Un altro orientamento (Cass. n. 19077/2005) assume che in tema di determinazione del reddito d'impresa, poiché, ai sensi degli articoli 53, comma 2, e 62, comma 1, del Dpr n. 917/1986, i beni alla cui produzione o al cui scambio è diretta l'attività d'impresa vanno compresi tra i ricavi se destinati al consumo personale o familiare dell'imprenditore, e tra le spese se destinati ai dipendenti, i beni attribuiti ai dipendenti, per la loro natura di costi, non possono essere compresi tra gli elementi positivi del reddito, e il loro valore non costituisce pertanto elemento presuntivo di afferente percezione di reddito. Ne discende, quindi, che i beni alla cui produzione o al cui scambio è diretta l'attività dell'impresa vanno compresi tra i ricavi se destinati al consumo personale o familiare dell'imprenditore e alle spese se destinati ai dipendenti, con la precisazione che, nel caso di consumo personale o familiare dell'imprenditore, deve essere considerato il loro valore normale (diverso da quello costituente corrispettivo di quegli stessi beni in caso di cessione a terzi). I beni attribuiti ai dipendenti, invece, per la loro natura di costi, non possono essere compresi tra gli elementi positivi del reddito e, quindi, il loro valore non costituisce elemento presuntivo di afferente percezione di reddito.
Anche nella giurisprudenza comunitaria si ritiene che, ai fini Iva, la fruizione dei pasti da parte dei dipendenti non è considerata autoconsumo di beni, dovendosi accertare se gli elementi di prestazione di servizi che precedono e accompagnano la fornitura dei cibi siano o meno preponderanti (cfr. Corte Giust., causa C-497/09 del 2011).
La Cassazione (v. sent. n. 21290/2016) ha quindi affermato che la somministrazione dei pasti ai dipendenti da parte del datore di lavoro non costituisce ricavo ai fini delle imposte dirette e non è assoggettabile a Iva, atteso che, ai sensi dell'articolo 62 (ora 95) del Dpr n. 917/1986, i beni alla cui produzione o al cui scambio è diretta l'attività d'impresa vanno compresi tra le spese se destinati ai dipendenti e che, ai sensi dell'articolo 3, comma 3, del Dpr n. 633/1972, le somministrazioni nelle mense aziendali non integrano prestazioni di servizi (contra Cass. n. 3953/1998).

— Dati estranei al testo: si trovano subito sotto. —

### src/rtl/parking_access_ctrl.sv
// Token-authenticated parking entry controller with slot occupancy tracking,
// bounded retries with timed lockout, and a peak/off-peak tariff latch.
module parking_access_ctrl #(
    parameter int unsigned       TOKEN_W     = 3,
    parameter int unsigned       TIME_W      = 8,
    parameter logic [TIME_W-1:0] PEAK_MASK   = TIME_W'(8'h1F),
    parameter int unsigned       MAX_TRIES   = 3,
    parameter int unsigned       LOCK_CYCLES = 16,
    parameter int unsigned       SLOTS       = 4,
    parameter int unsigned       CNT_W       = $clog2(SLOTS + 1)
) (
    input  logic               clock,
    input  logic               reset,
    input  logic               request,
    input  logic               confirm,
    input  logic [TOKEN_W-1:0] system_token,
    input  logic [TOKEN_W-1:0] user_token,
    input  logic [TIME_W-1:0]  TimeData,
    input  logic               car_exit,
    output logic               RegP,
    output logic               RegQ,
    output logic               grant,
    output logic               deny,
    output logic               locked,
    output logic [CNT_W-1:0]   occupied,
    output logic               full,
    output logic [2:0]         state
);

    localparam int unsigned TRY_W = $clog2(MAX_TRIES + 1);
    localparam int unsigned TMR_W = $clog2(LOCK_CYCLES + 1);

    typedef enum logic [2:0] {
        IDLE  = 3'd0,
        AUTH  = 3'd1,
        ARMED = 3'd2,
        BILL  = 3'd3,
        DENY  = 3'd4,
        LOCK  = 3'd5
    } state_t;

    state_t             state_q;
    state_t             state_n;
    logic [TRY_W-1:0]   tries_q;
    logic [TRY_W-1:0]   tries_n;
    logic [TMR_W-1:0]   timer_q;
    logic [TMR_W-1:0]   timer_n;
    logic [CNT_W-1:0]   occ_n;
    logic               confirm_q;
    logic               cfe;
    logic               peak;
    logic               grant_n;
    logic               reg_p_n;
    logic               reg_q_n;

    assign cfe   = confirm & ~confirm_q;
    assign peak  = ((TimeData & PEAK_MASK) == PEAK_MASK);
    assign full  = (occupied == CNT_W'(SLOTS));
    assign state = state_q;

    // Next-state, retry/lockout bookkeeping, tariff latch and occupancy
    always_comb begin
        state_n = state_q;
        tries_n = tries_q;
        timer_n = timer_q;
        reg_p_n = RegP;
        reg_q_n = RegQ;
        grant_n = 1'b0;
        occ_n   = occupied;

        case (state_q)
            IDLE: begin
                if (request) state_n = AUTH;
            end
            AUTH: begin
                if (!request) begin
                    state_n = IDLE;
                end else if (cfe) begin
                    if (full) begin
                        state_n = DENY;
                    end else if (user_token == system_token) begin
                        state_n = ARMED;
                        tries_n = '0;
                    end else if (tries_q + TRY_W'(1) == TRY_W'(MAX_TRIES)) begin
                        state_n = LOCK;
                        timer_n = TMR_W'(LOCK_CYCLES);
                        tries_n = '0;
                    end else begin
                        state_n = DENY;
                        tries_n = tries_q + TRY_W'(1);
                    end
                end
            end
            ARMED: begin
                if (!request) begin
                    state_n = IDLE;
                end else if (cfe) begin
                    if (full) begin
                        state_n = DENY;
                    end else begin
                        state_n = BILL;
                        grant_n = 1'b1;
                        reg_p_n = peak;
                        reg_q_n = ~peak;
                    end
                end
            end
            BILL, DENY: begin
                if (!request) state_n = IDLE;
            end
            LOCK: begin
                timer_n = timer_q - TMR_W'(1);
                if (timer_q == TMR_W'(1)) state_n = IDLE;
            end
            default: begin
                state_n = IDLE;
            end
        endcase

        // Returning to IDLE always drops the tariff selection
        if (state_n == IDLE) begin
            reg_p_n = 1'b0;
            reg_q_n = 1'b0;
        end

        if (grant_n && !car_exit) begin
            occ_n = occupied + CNT_W'(1);
        end else if (!grant_n && car_exit && (occupied != '0)) begin
            occ_n = occupied - CNT_W'(1);
        end
    end

    always_ff @(posedge clock) begin
        if (reset) begin
            state_q   <= IDLE;
            tries_q   <= '0;
            timer_q   <= '0;
            confirm_q <= 1'b0;
            RegP      <= 1'b0;
            RegQ      <= 1'b0;
            grant     <= 1'b0;
            deny      <= 1'b0;
            locked    <= 1'b0;
            occupied  <= '0;
        end else begin
            state_q   <= state_n;
            tries_q   <= tries_n;
            timer_q   <= timer_n;
            confirm_q <= confirm;
            RegP      <= reg_p_n;
            RegQ      <= reg_q_n;
            grant     <= grant_n;
            deny      <= (state_n == DENY);
            locked    <= (state_n == LOCK);
            occupied  <= occ_n;
        end
    end

endmodule

### config.mk
export PLATFORM = sky130hd
export DESIGN_NAME = parking_access_ctrl
export DESIGN_NICKNAME = d
export VERILOG_FILES = /design/src/rtl/parking_access_ctrl.sv
export SDC_FILE = /design/constraint.sdc
export NUM_CORES = 1
export LEC_CHECK = 0
export CAP_MARGIN = 20
export CORE_UTILIZATION = 46
export DETAILED_ROUTE_END_ITERATION = 10
export PLACE_DENSITY = 0.74
export SETUP_SLACK_MARGIN = 0.2
export SYNTH_ARGS = -nofsm -noshare
export SYNTH_HDL_FRONTEND = slang
export SYNTH_SLANG_ARGS = --single-unit
### constraint.sdc
create_clock -name clock -period 2.6 [get_ports clock]
set_input_delay 0.52 -clock clock [delete_from_list [all_inputs] [get_ports clock]]
set_output_delay 0.52 -clock clock [all_outputs]
set_load 0.01 [all_outputs]
==> Yosys cells after proc, flatten, opt, wreduce, memory -nomap -nowiden <==
Cells that the tools add are included.
W data, S select, Z words.
{ "totals": {"ff_bits": 19} }
{ "op_classes": {"addsub": 4, "eq_ne": 17, "muxes": 26, "n_bitwise": 4, "n_reduce_logical": 15} }
{ "op_table": {"columns": ["op", "n"], "rows": [
  ["$mux W3", 12],
  ["$mux W5", 5],
  ["$eq A3 B3 Y1 const B", 5],
  ["$pmux W3 S5", 1],
  ["$ne A2 B2 Y1 const B", 5],
  ["$pmux W5 S2", 1],
  ["$reduce_and A4 Y1", 2],
  ["$eq A3 B2 Y1 const B", 2],
  ["$logic_not A3 Y1", 2],
  ["$reduce_and A6 Y1", 1],
  ["$eq A5 B1 Y1 const B", 1],
  ["$eq A5 B5 Y1 const B", 1],
  ["$mux W1", 5],
  ["$sub A5 B1 Y5 const B", 1],
  ["$mux W2", 2],
  ["$reduce_bool A2 Y1", 2],
  ["$reduce_or A2 Y1", 2],
  ["$add A3 B1 Y3 const B", 1],
  ["$eq A3 B1 Y1 const B", 1],
  ["$eq A3 B3 Y1", 1],
  ["$logic_and A1 B1 Y1", 3],
  ["$not A1 Y1", 3],
  ["$reduce_bool A3 Y1", 1],
  ["$sub A3 B1 Y3 const B", 1],
  ["other kinds (4)", 5]
]} }

==> Logic depth before layout (Yosys ltp) <==
{ "logic_depth": {"ltp_word": 10, "depth_mapped": 9} }

==> Worst setup path before layout <==
Ideal clock, no wire load.
{ "synth_path": {"path_kind": "in2reg", "startpoint": "in request", "endpoint": "reg occupied[2]", "arrival_ns": 2.186, "setup_slack_ns": 0.300, "path_stages": 9, "path_cell_list": "and4bb_2 -> and3_4 -> buf_6 -> nand2b_1 -> fa_1 -> nand2b_1 -> o22ai_1 -> nor2_1 -> a2111oi_0"} }
{ "synth_via": {"elab_chain_len": 6, "word_cells_on_any_way": 8, "classes_between": "mux (3); reduce/logical (5)"} }
{ "synth_lines": {"columns": ["element", "line", "text"], "rows": [
  ["from (decl)", "14", "input logic request,"],
  ["$mux W1 *", "95", "if (!request) begin"],
  ["$mux W1 *", "71", "case (state_q)"],
  ["$logic_not A1 Y1", "128", "end else if (!grant_n && car_exit && (occupied != '0)) begin"],
  ["$logic_and A1 B1 Y1 (2 in a row)", "128", null],
  ["$reduce_bool A2 Y1 (no line)", null, null],
  ["to (signal assigned)", "155", "occupied <= occ_n;"],
  ["to (decl)", "25", "output logic [CNT_W-1:0] occupied,"]
]} }
Mark *: on every way between the ends. The rest lies on a longest branch, timed or not.
A chain may end at the register's enable or synchronous reset.

==> Worst setup path in the final report <==
{ "layout_path": {"startpoint": "reg occupied[2]", "endpoint": "out full"} }
{ "layout_via": {"elab_chain_len": 1} }
{ "layout_lines": {"columns": ["element", "line", "text"], "rows": [
  ["$eq A3 B3 Y1", "58", "assign full = (occupied == CNT_W'(SLOTS));"],
  ["to (decl)", "26", "output logic full,"]
]} }
No other way between the ends.

==> summary.md <==
| Metric | Value |
|---|---|
| Unrepaired setup endpoints after global routing | true |
| Cts hold-fix bufs | 0 |
| Inserted Diodes | 0 |
| Die height | 50.7 um |
| Pin count of the biggest net entering global routing | 11 |
| Root Driver | clkbuf_4 |
| Netlist cell types | 44 |
| MaxCap Viol Count | 0 |
| EDFF count, synth | 0 |
| CP Class | reg -> out |
| First-pass GRT wire length | 4290 um |
| Sequential area share after synthesis | 34.9% |
| Htree depth | 1 |
| Worst EP arrival | 1840 ps |
| Syn Nets | 146 |
| Worst endpoint required time | 2080 ps |
| Synth Instances | 124 |
| Crit. End Element | primary output |
| Peak VDD IR | 0.335 mV |
| Asr flop ratio synth | 0% |
| Post-synthesis register bit count | 19 |
| Core area | 2230 um2 |
| Vias per cell | 5.41 |
| Synthesized area | 1090 um2 |
| Final #Nets | 181 |
| Reg2reg start | occupied[2] |
| Slew @ Worst Pin | 408 ps |
| RD Place Congestion | 0.885 |
| Drt pass-1 iters | 3 |
| Status | finished clean |
| Synthesized area per cell | 8.80 um2 |
| Port Buffers | 27 |
| Layout Area Growth over Synthesis | 33.9% |
| HPWL after detailed placement | 1930 um |
| Clk sinks | 19 |
| Final Hold Viols | 0 |
| Fin. max-slew vios | 0 |
| Hold Crit Class | reg -> reg |
| Final Cycle Share | 90.7% |
| Clock Latency Late Sink | 310 ps |
| DR vias | 1007 |
| Crit path launch type | register |
| WL/cell | 13.2 um |
| PD cells | 433 nW/um2 |
| Residual DRC count | 0 |
| Final Util | 65.4% |
| CTS tree | yes |
| Commonest non-fill, non-tap cell in the layout | clkdlybuf4s50_1 |
| Site Rows | 17 |
| Final min period | 2360 ps |
| Total GRT Usage | 22.3% |
| Post-route total power | 0.632 mW |
| Antenna Nets Post-Route | 0 |
| Clock skew | 5.29 ps |
| CP Launch Point | occupied[2] |
| Leak | 0.567 nW |
| Worst-path clk slew | 110 ps |
| Commonest cells after routing, fill and taps aside | 27 x clkdlybuf4s50_1, 18 x dfxtp_1, 14 x nor2_1 |
| Main area contributors after synthesis | dfxtp_1 35%, nor2_1 4.8%, xor2_1 4.0% |
| Worst hold start | occupied[0] |
| Final setup vio count | 0 |
| Die width | 50.7 um |
| First DRT Iteration DRCs | 12 |
| Routed Wire Length | 2450 um |
| I/O pins | 31 |
| Achievable Freq | 424 MHz |
| Critical Path Fanout Max | 6 |
| Synth Warn # | 0 |
| GR Overflow Total | 0 |
| TritonCTS Buffers | 3 |
| Max-Slew Margin vs Limit | 72.1% |
| Fraction of layout cells with a size suffix above 1 | 11.4% |
| Max Buffers Root-to-Sink | 2 |
| Synth area leader | dfxtp_1 |
| Synth top area share | 34.9% |
| Full die area | 2570 um2 |
| Vias in the first global route | 1002 |
| Initial antenna violation count | 0 |
| Initial core utilization | 48.9% |
| Top_reg_cell synth | dfxtp_1 |
[timing repair]
action / 4_1_cts / 5_1_grt
buffers inserted: 0 / 0
endpoints found under the setup margin: 1 / 2
resized for setup: 1 / 2
gates cloned: 0 / 0
pin swaps: 1 / 1
[critical path, cell delays in order, from the launching register on]
cell,delay [ps]
dfxtp_1,420
or3b_4,440
inv_1,120
clkdlybuf4s50_1,550
[synthesized netlist by cell type, types with 2 or more instances]
cell type / n
a2111oi_0: 2
a21oi_1: 6
a311o_1: 3
a31oi_1: 2
and2_1: 5
and3_1: 2
clkbuf_1: 2
dfxtp_1: 19
ha_1: 2
inv_1: 6
nand2_1: 6
nand2b_1: 3
nand3_1: 3
nor2_1: 14
nor2b_1: 6
nor3_1: 2
nor3b_1: 2
nor4bb_1: 2
o21a_1: 3
o22ai_1: 2
o32ai_1: 2
xnor2_1: 4
xor2_1: 5
[stage by stage]
| step | hold WS (ps) | cells | TNS [ps] | setup WS (ps) | cell area (um2) |
|---|---|---|---|---|---|
| after detailed placement | 532 | 182 | -172 | -147 | 1430 |
| after CTS | 557 | 186 | 0 | 215 | 1460 |
| after floorplan | 494 | 124 | 0 | 300 | 1090 |
| final | 536 | 186 | 0 | 241 | 1460 |
| after global placement | 521 | 182 | -74.4 | -74.4 | 1430 |
| after global routing | 568 | 186 | 0 | 173 | 1460 |
[final timing paths]
path                            slack [ps]           to  cells after the start
worst max-delay path                   240         full                      3
worst min-delay path                   540  occupied[0]                      2
worst max register to register         480  occupied[1]                      7
worst min register to register         540  occupied[0]                      2
[sequential cells by signal, indices dropped and copies added, names as in the netlist]
name and flops:
confirm_q 1, RegP 1, deny 1, occupied 3, tries_q 2, locked 1, state 3, RegQ 1
grant 1, timer_q 5
[metal layers]
layer | routed length, um | GRT usage, % | vias up
li1 | - | - | 522
met1 | 1080 | 26.0 | 461
met2 | 1250 | 39.1 | 19
met3 | 73 | 4.55 | 5
met4 | 38 | 9.26 | 0
met5 | 0 | 0 | -
[report_power, final]
part / total, mW / internal [mW] / switching, mW / leakage, nW
clock: 0.155 / 0.0599 / 0.0949 / 0.0150
combinational: 0.155 / 0.0905 / 0.0644 / 0.398
sequential: 0.323 / 0.303 / 0.0197 / 0.155
[area by class of cell]
class / instances / area, um2
Tap cell: 28 / 35.0
Sequential cell: 19 / 382
Inverter: 6 / 22.5
Clock buffer: 4 / 26.3
Fill cell: 200 / 772
Timing Repair Buffer: 34 / 323
Multi-Input combinational cell: 95 / 673
[cell families after synthesis]
logic type | after synthesis | share of synthesized area [%]
AO/OA/AOI/OAI | 29 | 20.2
flip-flops | 19 | 34.9
adder cells (fa/ha/maj) | 3 | 4.13
multiplexers | 2 | 1.95
AND/OR/NAND/NOR | 52 | 27.4
XOR/XNOR | 9 | 7.22
buffers and inverters | 10 | 4.24
(Power assumes the default switching activity.)
==> variant: new RTL, same flow settings <==
`TOKEN_W`: 3 -> 6.
--- a/src/rtl/parking_access_ctrl.sv
+++ b/src/rtl/parking_access_ctrl.sv
@@ -1,7 +1,7 @@
 // Token-authenticated parking entry controller with slot occupancy tracking,
 // bounded retries with timed lockout, and a peak/off-peak tariff latch.
 module parking_access_ctrl #(
-    parameter int unsigned       TOKEN_W     = 3,
+    parameter int unsigned       TOKEN_W     = 6,
     parameter int unsigned       TIME_W      = 8,
     parameter logic [TIME_W-1:0] PEAK_MASK   = TIME_W'(8'h1F),
     parameter int unsigned       MAX_TRIES   = 3,
Ports: changed (resized system_token and user_token); port bits go from 31 to 37. No check against the original RTL was run, so the function may have changed too.
==> variant against the unedited design <==
  * Clock skew grew 0.55 ps
  * Combinational power shrank 7%
  * Critical endpoint is now occupied[1]
  * Largest power group unchanged
  * Final cell count grew 15%
  * Wire length grew 14%
  * Register-to-register slack lost 280 ps
  * Design area grew 13%
  * Sequential cell count is the same
  * Sequential power shrank 4%
  * Critical path type is now flop to flop
  * Synthesized cell count grew 9.7%
  * Worst setup slack lost 45 ps
  * Power shrank 3.3%
  * Synthesized area grew 5.5%
==> variant: results (changes against the unedited design) <==
| Metric | Value |
|---|---|
| Outcome | finished clean |
| Placed Instance Area | 1593 sq um (+12%) |
| GRT Total Usage | 23.23% (+0.95 points) |
| Placed insts | 205 (+13%) |
| Pin count of the biggest net entering global routing | 13 (+2) |
| Pre-antenna DRT Iters | 4 (+1) |
| FFs w/ async S/R, synth | 0% (unchanged) |
| Via/cell ratio | 5.648 (+4.3%) |
| H-tree levels | 1 (unchanged) |
| Worst Tran Pin Value | 498.7 ps (+90.68 ps) |
| DP Wirelength | 2049 um (+6.0%) |
| Ys Warns | 0 (unchanged) |
| Synth top area cells | dfxtp_1 33%, nor2_1 4.9%, xor2_1 4.6% |
| Synth Flop Type | dfxtp_1 |
| Most instantiated cells after synthesis | 19 x dfxtp_1, 15 x nor2_1, 9 x nand2_1, 8 x a21oi_1, 8 x inv_1 |
| Pleak | 0.6419 nW (+13%) |
| Final Skew | 5.838 ps (+0.5482 ps) |
| Ant diodes | 0 (unchanged) |
| Largest register FFs | 5 (unchanged) |
| Worst-skew pair later-pin latency | 310 ps (about the same) |
| Net Count, Synth | 164 (+12%) |
| Initial antenna violation count | 0 (unchanged) |
| Layout cell share with drive strength beyond 1 | 17.84% (+6.4 points) |
| Crit path max fanout | 4 (-2) |
| IO buf count | 33 (+22%) |
| Worst hold path class | flop to flop |
| Global-route wire length before repair | 4692 um (+9.3%) |
| Worst endpoint data arrival time | 2600 ps (+760 ps) |
| Peak supply drop | 0.3470 mV (+3.7%) |
| Mean post-synth cell area | 8.464 sq um (-3.8%) |
| Post-synthesis sequential area ratio | 33.04% (-1.8 points) |
| Synth cell types | 46 (+4.5%) |
| Num CTS Buffers | 3 (unchanged) |
| Vias in the first global route | 1083 (+8.1%) |
| Initial drt markers | 17 (+5) |
| Clock transition at the registers of the reported paths | 120 ps |
| CTS root buf | clkbuf_4 |
| Placer's final routability congestion estimate | 0.7850 (-11%) |
| Post-Route WL | 2798 um (+14%) |
| DR vias | 1203 (+19%) |
| Top reg by flops | timer_q |
| Clk buf depth | 2 (unchanged) |
variant: cell count changes after synthesis, moves of 3 or more:
cell and delta:
or4b_2 +3, and2_1 -4, a211o_1 +4, a311o_1 -3, o21ai_0 +4, nand2_1 +3, xnor2_1 -3, nand3b_1 +3
o21a_1 -3
variant: cell type report:
cell class,instances,area [sq um]
Multi-Input combinational cell,104,714.4
Timing Repair Buffer,49,447.9
Sequential cell,19,391.6
Fill cell,172,623.1
Tap cell,28,35.03
Inverter,9,36.28
Clock inverter,1,5.005
Clock buffer,3,22.52
variant: cell families after synthesis:
| group | count (synthesis) | synth area share, % |
|---|---|---|
| compound gates | 34 | 20.43 |
| fa+ha+maj | 3 | 3.913 |
| simple gates | 57 | 28.91 |
| buf+inv | 13 | 5.761 |
| mux | 3 | 2.609 |
| flops | 19 | 33.04 |
| xor+xnor | 7 | 5.326 |
variant: per-layer routing:
layer / wire, um / track usage (%) / up-vias
met1: 1242 / 27.58 / 557
met4: 50 / 10.36 / 0
met3: 130 / 2.632 / 5
met5: 0 / 0 / -
met2: 1376 / 41.24 / 37
li1: - / - / 604
variant: critical path, cell delays in order, from the launching register on:
cell      delay (ps)
dfxtp_4          360
or3b_4           250
inv_4             40
or4_4            490
nor2_4           110
inv_2             40
fa_1             470
o21ai_1          100
mux2i_1           90
a222oi_1         270
nor2_1            60
variant: report_power, final:
group,switching (mW),internal (mW)
logic,0.0612,0.0827
registers,0.00991,0.299
clock network,0.101,0.0575
variant: metrics by stage:
stage	setup TNS, ps	hold slack [ps]	worst slack (ps)
CTS	0	487.2	154.5
floorplan	0	444.8	87.81
global placement	-307.9	457.1	-229.3
finish	0	488.9	195.7
global route	0	507.4	67.39
detailed placement	-369.9	470.8	-284.2
variant: timing repair:
action / CTS / global route
resized for setup: 6 / 0
setup endpoints to repair: 1 / 1
buffers inserted: 3 / 1
pin swaps: 5 / 3
variant: worst paths after layout:
kind	slack (ps)	start	cells after the start	to
worst min-delay path	490	tries_q[1]	2	tries_q[1]
worst max-delay path	200	occupied[2]	10	occupied[1]
worst min register to register	490	tries_q[1]	2	tries_q[1]
worst max register to register	200	occupied[2]	10	occupied[1]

Aderendo agli ultimi principi giurisprudenziali evidenziati, la Suprema corte ha rilevato nella pronuncia n. 3387/2020 in esame come la messa a disposizione di divise ai dipendenti rientri tra gli obblighi contrattuali dell'imprenditore, il quale è tenuto a fornire l'abbigliamento unitamente agli altri strumenti di lavoro.
La particolare configurazione dell'obbligo ha, pertanto, condotto la Corte a non considerare integrata una cessione gratuita avente rilevanza ai fini Iva, con conseguente impossibilità per il datore di lavoro di esercitare la rivalsa nei confronti del personale.